Afuera sigue lloviznando. Don Isaías mira para el pasillo y se ajusta la campera al cuello. No hace frio pero el gesto de protegerse habla de él, no del clima. Habla de su intemperie personal. Habla de haber llegado a esta edad y en estas condiciones, huérfano. De casi todo.
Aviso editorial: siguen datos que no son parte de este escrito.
**src/rtl/imem_dmem_arbiter_if.sv**
```systemverilog
// imem_dmem_arbiter_if: fetch, data and SRAM bus signals shared through the imem/dmem arbiter
interface imem_dmem_arbiter_if;
  logic        if_req;
  logic [31:0] if_addr;
  logic        if_cancel;
  logic        if_gnt;
  logic        if_rvalid;
  logic [31:0] if_rdata;
  logic        dm_req;
  logic [3:0]  dm_wen;
  logic [31:0] dm_addr;
  logic [31:0] dm_wdata;
  logic        dm_gnt;
  logic        dm_rvalid;
  logic [31:0] dm_rdata;
  logic        ram_en;
  logic [3:0]  ram_wen;
  logic [31:0] ram_addr;
  logic [31:0] ram_wdata;
  logic [31:0] ram_rdata;
  modport master (
    output if_req, if_addr, if_cancel, dm_req, dm_wen, dm_addr, dm_wdata, ram_rdata,
    input  if_gnt, if_rvalid, if_rdata, dm_gnt, dm_rvalid, dm_rdata, ram_en, ram_wen, ram_addr, ram_wdata
  );
  modport slave (
    input  if_req, if_addr, if_cancel, dm_req, dm_wen, dm_addr, dm_wdata, ram_rdata,
    output if_gnt, if_rvalid, if_rdata, dm_gnt, dm_rvalid, dm_rdata, ram_en, ram_wen, ram_addr, ram_wdata
  );
endinterface

```
**src/rtl/imem_dmem_arbiter.sv**
```systemverilog
// imem_dmem_arbiter: shares one sync-read SRAM between fetch and data, data first with a fetch starvation guard
module imem_dmem_arbiter #(
  parameter int STARVE_LIMIT = 4
) (
  input logic clk,
  input logic resetn,
  imem_dmem_arbiter_if.slave bus
);
  typedef enum logic [1:0] {NONE, OWN_IF, OWN_DM} owner_t;
  owner_t     resp_owner;
  logic [2:0] starve_cnt;
  logic       if_live;
  logic       if_first;
  assign if_live  = bus.if_req & ~bus.if_cancel;
  assign if_first = if_live & (starve_cnt == 3'(STARVE_LIMIT));
  assign bus.if_gnt = resetn & if_live & (if_first | ~bus.dm_req);
  assign bus.dm_gnt = resetn & bus.dm_req & ~if_first;
  // rvalid is also gated by reset so a response pending at reset is dropped at once
  assign bus.if_rvalid = resetn & (resp_owner == OWN_IF) & ~bus.if_cancel;
  assign bus.dm_rvalid = resetn & (resp_owner == OWN_DM);
  assign bus.if_rdata  = bus.ram_rdata;
  assign bus.dm_rdata  = bus.ram_rdata;
  always_comb begin
    bus.ram_en    = bus.if_gnt | bus.dm_gnt;
    bus.ram_wen   = bus.dm_gnt ? bus.dm_wen : 4'b0000;
    bus.ram_addr  = bus.if_gnt ? bus.if_addr : bus.dm_gnt ? bus.dm_addr : 32'h0;
    bus.ram_wdata = bus.dm_gnt ? bus.dm_wdata : 32'h0;
  end
  always_ff @(posedge clk) begin
    if (!resetn) begin
      starve_cnt <= '0;
      resp_owner <= NONE;
    end else begin
      starve_cnt <= (!if_live || bus.if_gnt) ? 3'd0 :
                    (starve_cnt == 3'(STARVE_LIMIT)) ? starve_cnt : starve_cnt + 3'd1;
      resp_owner <= bus.if_gnt ? OWN_IF :
                    (bus.dm_gnt && bus.dm_wen == 4'b0000) ? OWN_DM : NONE;
    end
  end
endmodule
```
**src/flat_wrapper.sv**
```systemverilog
// flat-port wrapper written by rule: the top's interface ports become plain ports
module imem_dmem_arbiter_flat 
#(
  parameter int STARVE_LIMIT = 4
)
  (clk, resetn, bus_if_req, bus_if_addr, bus_if_cancel, bus_dm_req, bus_dm_wen, bus_dm_addr, bus_dm_wdata, bus_ram_rdata, bus_if_gnt, bus_if_rvalid, bus_if_rdata, bus_dm_gnt, bus_dm_rvalid, bus_dm_rdata, bus_ram_en, bus_ram_wen, bus_ram_addr, bus_ram_wdata);
  imem_dmem_arbiter_if bus_i ();
  input logic clk;
  input logic resetn;
  input wire logic [$bits(bus_i.if_req)-1:0] bus_if_req;
  input wire logic [$bits(bus_i.if_addr)-1:0] bus_if_addr;
  input wire logic [$bits(bus_i.if_cancel)-1:0] bus_if_cancel;
  input wire logic [$bits(bus_i.dm_req)-1:0] bus_dm_req;
  input wire logic [$bits(bus_i.dm_wen)-1:0] bus_dm_wen;
  input wire logic [$bits(bus_i.dm_addr)-1:0] bus_dm_addr;
  input wire logic [$bits(bus_i.dm_wdata)-1:0] bus_dm_wdata;
  input wire logic [$bits(bus_i.ram_rdata)-1:0] bus_ram_rdata;
  output wire logic [$bits(bus_i.if_gnt)-1:0] bus_if_gnt;
  output wire logic [$bits(bus_i.if_rvalid)-1:0] bus_if_rvalid;
  output wire logic [$bits(bus_i.if_rdata)-1:0] bus_if_rdata;
  output wire logic [$bits(bus_i.dm_gnt)-1:0] bus_dm_gnt;
  output wire logic [$bits(bus_i.dm_rvalid)-1:0] bus_dm_rvalid;
  output wire logic [$bits(bus_i.dm_rdata)-1:0] bus_dm_rdata;
  output wire logic [$bits(bus_i.ram_en)-1:0] bus_ram_en;
  output wire logic [$bits(bus_i.ram_wen)-1:0] bus_ram_wen;
  output wire logic [$bits(bus_i.ram_addr)-1:0] bus_ram_addr;
  output wire logic [$bits(bus_i.ram_wdata)-1:0] bus_ram_wdata;
  assign bus_i.if_req = bus_if_req;
  assign bus_i.if_addr = bus_if_addr;
  assign bus_i.if_cancel = bus_if_cancel;
  assign bus_i.dm_req = bus_dm_req;
  assign bus_i.dm_wen = bus_dm_wen;
  assign bus_i.dm_addr = bus_dm_addr;
  assign bus_i.dm_wdata = bus_dm_wdata;
  assign bus_i.ram_rdata = bus_ram_rdata;
  assign bus_if_gnt = bus_i.if_gnt;
  assign bus_if_rvalid = bus_i.if_rvalid;
  assign bus_if_rdata = bus_i.if_rdata;
  assign bus_dm_gnt = bus_i.dm_gnt;
  assign bus_dm_rvalid = bus_i.dm_rvalid;
  assign bus_dm_rdata = bus_i.dm_rdata;
  assign bus_ram_en = bus_i.ram_en;
  assign bus_ram_wen = bus_i.ram_wen;
  assign bus_ram_addr = bus_i.ram_addr;
  assign bus_ram_wdata = bus_i.ram_wdata;
  imem_dmem_arbiter #(.STARVE_LIMIT(STARVE_LIMIT)) u_core (.clk(clk), .resetn(resetn), .bus(bus_i));
endmodule
```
“Me gusta jugar a las damas y al ajedrez. Jugamos a veces con mi amigo. También me gustaría hacer otras actividades, ir a algún centro cultural. Hay muchos, pero llegar es caro y después esa plata falta, así que me declaré ermitaño. Así me defino. Ando solo, en soledad, casi no salgo salvo para venir acá todos los días. Al final es una actividad ¿no?” Y de nuevo intenta una sonrisa y necesita justificar esta calamidad, no desde la situación de miseria en que lo pusieron, sino desde sí mismo. Un atajo para defender su dignidad: “tampoco puedo salir mucho, estoy algo frágil. Mi salud está frágil. Hay gente que llega a los noventa años sin problemas, pero a mí no me tocó, quelevaser, así son las cosas. Entonces mejor salir poco…” y claro, tampoco va a la marcha de los miércoles porque “como le decía, estoy pobre y frágil, así que no voy a ir, gastando una plata que no tengo para que encima me peguen y me maltraten. Perece que el maltrato diario no les alcanza. Son crueles con nosotros. Bueno, con todos, pero también con nosotros.”
Y ahí está Don Isaías, naufragado en el medio de su propio laberinto, donde pasa las horas de sus días, donde parece que nada tiene remedio. El tampoco. “a veces tomo la metformina, y a veces no. Con lo que cuesta, imaginesé. Ya no manejo nada, porque digo, hoy no la tomo así me puedo tomar un vasito de vino, pero después hago cuentas y ni tomo la metformina y el vino tampoco. Ahora hace como dos meses que no la tomo” y vuelve a justificar esta calamidad nacional pero desde sí: “mire, es difícil con los remedios, porque lo arreglan de un lado y lo desarreglan de otro. Por ejemplo, también debería tomar la glibenclamida y el otro para la presión. Hace un tiempo me tuvieron que internar y me dieron eso, y batían el parche con que no puedo dejar de tomar eso. Hasta aspirina me dieron. Y ¿sabe qué? a los veinte años no voy a volver, a los cuarenta tampoco. Y también dejé de ver al médico” entonces mira hacia la ventana por donde sin duda se le escaparon los caballos de la memoria y susurra “hace años que no lo veo…vaya a saber si sigue vivo…” pero en seguida vuelve “hay algo que es cierto: a mi edad la vida ya no da tiempo para la revancha, entonces nada vale la pena. Ya está. Quelevaser. Ya todo está jugado.”